To conclude, this study sheds some light on the relationship between procrastination and performance in open-ended learning environments and provides interesting possibilities for improving online learning together with fruitful material for future research.
Ethics Statement
The research design was developed in accordance with the Declaration of Helsinki and the Spanish Law of Personal Data Protection (15/1999) principles. The data examined in this study was covered by the permission that every student of our university gives on the enrolment moment every year, a procedure supported by The Ethics Committee for Research at Universidad de Oviedo. In addition, participation in our study was voluntary and experimenters informed students about data usage.
Author Contributions
RC contributed to the design of the study and data interpretation. She also took part in the writing process of the manuscript, research questions setting and interpretations and discussion of the results. JN coordinated the research and gave the final approval of the manuscript to be submitted. ME drafted the work and critically reviewed the theoretical background and conclusions. MS-S was involved in the design of the work as well as the acquisition and data analysis.

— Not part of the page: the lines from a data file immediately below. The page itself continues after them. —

## src/rtl/pbs_pkg.sv

```systemverilog
package pbs_pkg;
  localparam int DW       = 32;
  localparam int STEPS    = 10;
  localparam int IDX_W    = $clog2(STEPS);
  localparam int PLL_IDX  = 3;               // PLL wait follows this step
  localparam logic [7:0]    RMW_ADDR = 8'h54;
  localparam logic [DW-1:0] RMW_CLR  = 32'h0000_0004;

  typedef enum logic [2:0] {S_IDLE, S_HOLD, S_SETTLE, S_READ, S_WRITE, S_PLL} state_e;

  typedef struct packed {
    logic [7:0]    addr;
    logic [DW-1:0] data;
  } step_t;

  function automatic step_t step_at(input logic [IDX_W-1:0] i);
    case (i)
      4'd0:    step_at = '{RMW_ADDR, 32'h0};      // data comes from rmw path
      4'd1:    step_at = '{8'h40, 32'h3940_0414};
      4'd2:    step_at = '{8'h44, 32'h927E_0000};
      4'd3:    step_at = '{8'h48, 32'hAC5F_49E5};
      4'd4:    step_at = '{8'h40, 32'h1940_0414};
      4'd5:    step_at = '{8'h50, 32'h0000_FE18};
      4'd6:    step_at = '{8'h10, 32'h0800_0FFF};
      4'd7:    step_at = '{8'h0C, 32'h0000_0034};
      4'd8:    step_at = '{8'h38, 32'h0000_0000};
      4'd9:    step_at = '{8'h34, 32'h0007_8000};
      default: step_at = '{8'h00, 32'h0};
    endcase
  endfunction
endpackage

```

## src/rtl/pbs_delay.sv

```systemverilog
module pbs_delay #(
  parameter int W = 8
) (
  input  logic         clk_i,
  input  logic         rst_ni,
  input  logic         run_i,
  input  logic [W-1:0] len_i,
  output logic         hit_o
);
  logic [W-1:0] cnt_q;

  assign hit_o = run_i && (cnt_q == len_i - W'(1));

  always_ff @(posedge clk_i or negedge rst_ni) begin
    if (!rst_ni)              cnt_q <= '0;
    else if (!run_i || hit_o) cnt_q <= '0;
    else                      cnt_q <= cnt_q + W'(1);
  end
endmodule

```

## src/rtl/pbs_rmw.sv

```systemverilog
module pbs_rmw #(
  parameter int          DW  = 32,
  parameter logic [DW-1:0] CLR = '0
) (
  input  logic          clk_i,
  input  logic          rst_ni,
  input  logic          cap_i,
  input  logic [DW-1:0] rd_i,
  output logic [DW-1:0] wd_o
);
  always_ff @(posedge clk_i or negedge rst_ni) begin
    if (!rst_ni)    wd_o <= '0;
    else if (cap_i) wd_o <= rd_i & ~CLR;
  end
endmodule

```

## src/rtl/phy_boot_seq.sv

```systemverilog
module phy_boot_seq
  import pbs_pkg::*;
#(
  parameter int CLK_FREQ_HZ = 100_000_000,
  parameter int HOLD_US     = 1,
  parameter int SETTLE_US   = 1000,
  parameter int PLL_US      = 100,
  parameter int ADDR_W      = 8
) (
  input  logic              clk_i,
  input  logic              rst_ni,
  input  logic              start_i,
  input  logic              stop_i,
  output logic              phy_rst_o,
  output logic              busy_o,
  output logic              done_o,
  output logic              rd_valid_o,
  input  logic              rd_ready_i,
  output logic [ADDR_W-1:0] rd_addr_o,
  input  logic [DW-1:0]     rd_data_i,
  output logic              wr_valid_o,
  input  logic              wr_ready_i,
  output logic [ADDR_W-1:0] wr_addr_o,
  output logic [DW-1:0]     wr_data_o,
  output logic [DW/8-1:0]   wr_strb_o
);
  localparam int TICKS_US   = (CLK_FREQ_HZ >= 1_000_000) ? CLK_FREQ_HZ / 1_000_000 : 1;
  localparam int HOLD_CYC   = (HOLD_US   > 0) ? HOLD_US   * TICKS_US : 1;
  localparam int SETTLE_CYC = (SETTLE_US > 0) ? SETTLE_US * TICKS_US : 1;
  localparam int PLL_CYC    = (PLL_US    > 0) ? PLL_US    * TICKS_US : 1;
  localparam int MAX_CYC    = (HOLD_CYC > SETTLE_CYC)
                            ? ((HOLD_CYC > PLL_CYC) ? HOLD_CYC : PLL_CYC)
                            : ((SETTLE_CYC > PLL_CYC) ? SETTLE_CYC : PLL_CYC);
  localparam int CNT_W      = $clog2(MAX_CYC + 1);

  state_e           state_q;
  logic [IDX_W-1:0] idx_q;
  logic             rst_q, done_q;
  logic             run, hit;
  logic [CNT_W-1:0] len;
  logic [DW-1:0]    rmw_data;
  step_t            step;

  assign step = step_at(idx_q);
  assign run  = (state_q == S_HOLD) || (state_q == S_SETTLE) || (state_q == S_PLL);

  always_comb begin
    case (state_q)
      S_HOLD:   len = CNT_W'(HOLD_CYC);
      S_SETTLE: len = CNT_W'(SETTLE_CYC);
      default:  len = CNT_W'(PLL_CYC);
    endcase
  end

  pbs_delay #(.W(CNT_W)) u_delay (
    .clk_i (clk_i),
    .rst_ni(rst_ni),
    .run_i (run),
    .len_i (len),
    .hit_o (hit)
  );

  pbs_rmw #(.DW(DW), .CLR(RMW_CLR)) u_rmw (
    .clk_i (clk_i),
    .rst_ni(rst_ni),
    .cap_i (rd_valid_o && rd_ready_i),
    .rd_i  (rd_data_i),
    .wd_o  (rmw_data)
  );

  always_ff @(posedge clk_i or negedge rst_ni) begin
    if (!rst_ni) begin
      state_q <= S_IDLE;
      idx_q   <= '0;
      rst_q   <= 1'b1;
      done_q  <= 1'b0;
    end else begin
      done_q <= 1'b0;
      if (stop_i) begin
        state_q <= S_IDLE;
        idx_q   <= '0;
        rst_q   <= 1'b1;
      end else begin
        case (state_q)
          S_IDLE: if (start_i) begin
            state_q <= S_HOLD;
            idx_q   <= '0;
            rst_q   <= 1'b1;
          end
          S_HOLD: if (hit) begin
            state_q <= S_SETTLE;
            rst_q   <= 1'b0;
          end
          S_SETTLE: if (hit) state_q <= S_READ;
          S_READ:   if (rd_ready_i) state_q <= S_WRITE;
          S_WRITE: if (wr_ready_i) begin
            if (idx_q == IDX_W'(STEPS - 1)) begin
              state_q <= S_IDLE;
              idx_q   <= '0;
              done_q  <= 1'b1;
            end else begin
              idx_q <= idx_q + IDX_W'(1);
              if (idx_q == IDX_W'(PLL_IDX)) state_q <= S_PLL;
            end
          end
          S_PLL:   if (hit) state_q <= S_WRITE;
          default: state_q <= S_IDLE;
        endcase
      end
    end
  end

  assign phy_rst_o  = rst_q;
  assign busy_o     = (state_q != S_IDLE);
  assign done_o     = done_q;
  assign rd_valid_o = (state_q == S_READ);
  assign rd_addr_o  = ADDR_W'(RMW_ADDR);
  assign wr_valid_o = (state_q == S_WRITE);
  assign wr_addr_o  = ADDR_W'(step.addr);
  assign wr_data_o  = (idx_q == '0) ? rmw_data : step.data;
  assign wr_strb_o  = '1;
endmodule

```

## config.mk

```make
export PLATFORM = sky130hd
export DESIGN_NAME = phy_boot_seq
export DESIGN_NICKNAME = d
export VERILOG_FILES = /design/src/rtl/pbs_pkg.sv /design/src/rtl/pbs_delay.sv /design/src/rtl/pbs_rmw.sv /design/src/rtl/phy_boot_seq.sv
export SDC_FILE = /design/constraint.sdc
export NUM_CORES = 1
export LEC_CHECK = 0
export BUFFER_PORTS_ARGS = -buffer_cell sky130_fd_sc_hd__buf_2
export CAP_MARGIN = 20
export CELL_PAD_IN_SITES_DETAIL_PLACEMENT = 2
export CELL_PAD_IN_SITES_GLOBAL_PLACEMENT = 2
export CORE_MARGIN = 5
export CORE_UTILIZATION = 28
export DETAILED_ROUTE_END_ITERATION = 12
export GPL_TIMING_DRIVEN = 0
export PLACE_DENSITY_LB_ADDON = 0.1
export SLEW_MARGIN = 20
export SYNTH_ARGS = -nofsm -noshare
export SYNTH_HDL_FRONTEND = slang
export SYNTH_SLANG_ARGS = --single-unit
```

## constraint.sdc

```tcl
create_clock -name clk_i -period 1.9 [get_ports clk_i]
set_input_delay 0.285 -clock clk_i [delete_from_list [all_inputs] [get_ports clk_i]]
set_output_delay 0.285 -clock clk_i [all_outputs]
set_load 0.05 [all_outputs]
```

==> results of run 1 <==
-- worst max-delay path, delay by kind of cell (launching register included) --
family	cells	cell delay, ns
AOI/OAI and AO/OA	1	0.09
adders and majority gates	1	0.18
buffers and inverters	5	0.70
DFF	1	0.40
muxes	1	0.24
-- flip-flops by register name, summed over array words and instances, names as in the netlist --
signal	cells
phy_rst_o	1
u_rmw.wd_o	31
idx_q	4
done_o	1
state_q	3
u_delay.cnt_q	17
-- through the flow --
stage               power (W)  utilization [%]  setup TNS [ns]  std cells
finish                0.00483             48.9           -9.86        662
global route          0.00509             48.9          -13.49        662
CTS                   0.00472             46.9           -8.67        655
detailed placement    0.00249             36.8          -14.70        612
global placement      0.00247             36.5          -14.38        611
floorplan             0.00217                -          -0.709        386
-- what timing repair did --
item                       in CTS  in global routing
hold buffers                    1                  0
buffers inserted               22                  7
hold endpoints to repair       15                  0
resized for setup             193                 55
pin swaps                      37                 19
setup endpoints to repair      73                 91
cloned                          5                  0
-- where the power goes --
part	internal, W	switching, W	leakage, nW
Sequential	0.00126	0.0000692	0.779
Combinational	0.000810	0.00109	1.64
Clock	0.00105	0.000563	0.144
Total	0.00311	0.00172	2.57
-- worst paths after layout --
path	slack, ns	cells after the start	to	startpoint
worst min-delay path	0.18	2	u_rmw.wd_o[29]	rd_data_i[29]
worst max register to register	-0.15	8	state_q[0]	state_q[0]
min in group asynchronous	0.38	2	u_rmw.wd_o[29]	rst_ni
worst min register to register	0.50	1	u_delay.cnt_q[0]	u_delay.cnt_q[0]
worst max-delay path	-0.33	8	wr_data_o[4]	idx_q[1]
max in group asynchronous	0.95	3	phy_rst_o	rst_ni
-- logic make-up (layout without fill, tap and decap cells) --
kind of cell             Yosys count  count (layout)
adder cells (fa/ha/maj)           10              10
XOR/XNOR                          17              17
AO/OA/AOI/OAI                     72              73
flip-flops                        57              57
AND/OR/NAND/NOR                  127             127
buffers and inverters             54             182
multiplexers                      34              34
other                              2              15
-- cell type report --
class	instances	area share [%]
plain buffers	35	6.26
clock buffers	13	4.26
clock inverters	3	0.682
inverters	18	1.53
multi-input cells	276	42.9
flip-flops and latches	57	24.5
well taps	147	3.13
repair buffers	113	16.8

Conflict of Interest Statement
The authors declare that the research was conducted in the absence of any commercial or financial relationships that could be construed as a potential conflict of interest.
Footnotes
Funding. This work has been funded by the Department of Science and Innovation (Spain) under the National Program for Research, Development, and Innovation: EDU2014-57571-P and BES-2015-072470. We have also received funds from the European Union, through the European Regional Development Funds (ERDF); and the Principality of Asturias, through its Science, Technology and Innovation Plan (grant GRUPIN14-100 and GRUPIN14-053).